What to work on
Report each line of the records below that uses the word "baud".

Data
++++++++

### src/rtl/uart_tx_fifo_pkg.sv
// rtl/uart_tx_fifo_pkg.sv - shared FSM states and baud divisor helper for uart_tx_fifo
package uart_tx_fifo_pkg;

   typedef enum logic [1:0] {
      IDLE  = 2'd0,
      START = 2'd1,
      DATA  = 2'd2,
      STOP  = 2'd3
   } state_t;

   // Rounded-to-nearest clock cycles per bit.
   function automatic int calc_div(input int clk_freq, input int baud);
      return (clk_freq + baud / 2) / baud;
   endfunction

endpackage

++++++++

Written answer
// rtl/uart_tx_fifo_pkg.sv - shared FSM states and baud divisor helper for uart_tx_fifo
   function automatic int calc_div(input int clk_freq, input int baud);
      return (clk_freq + baud / 2) / baud;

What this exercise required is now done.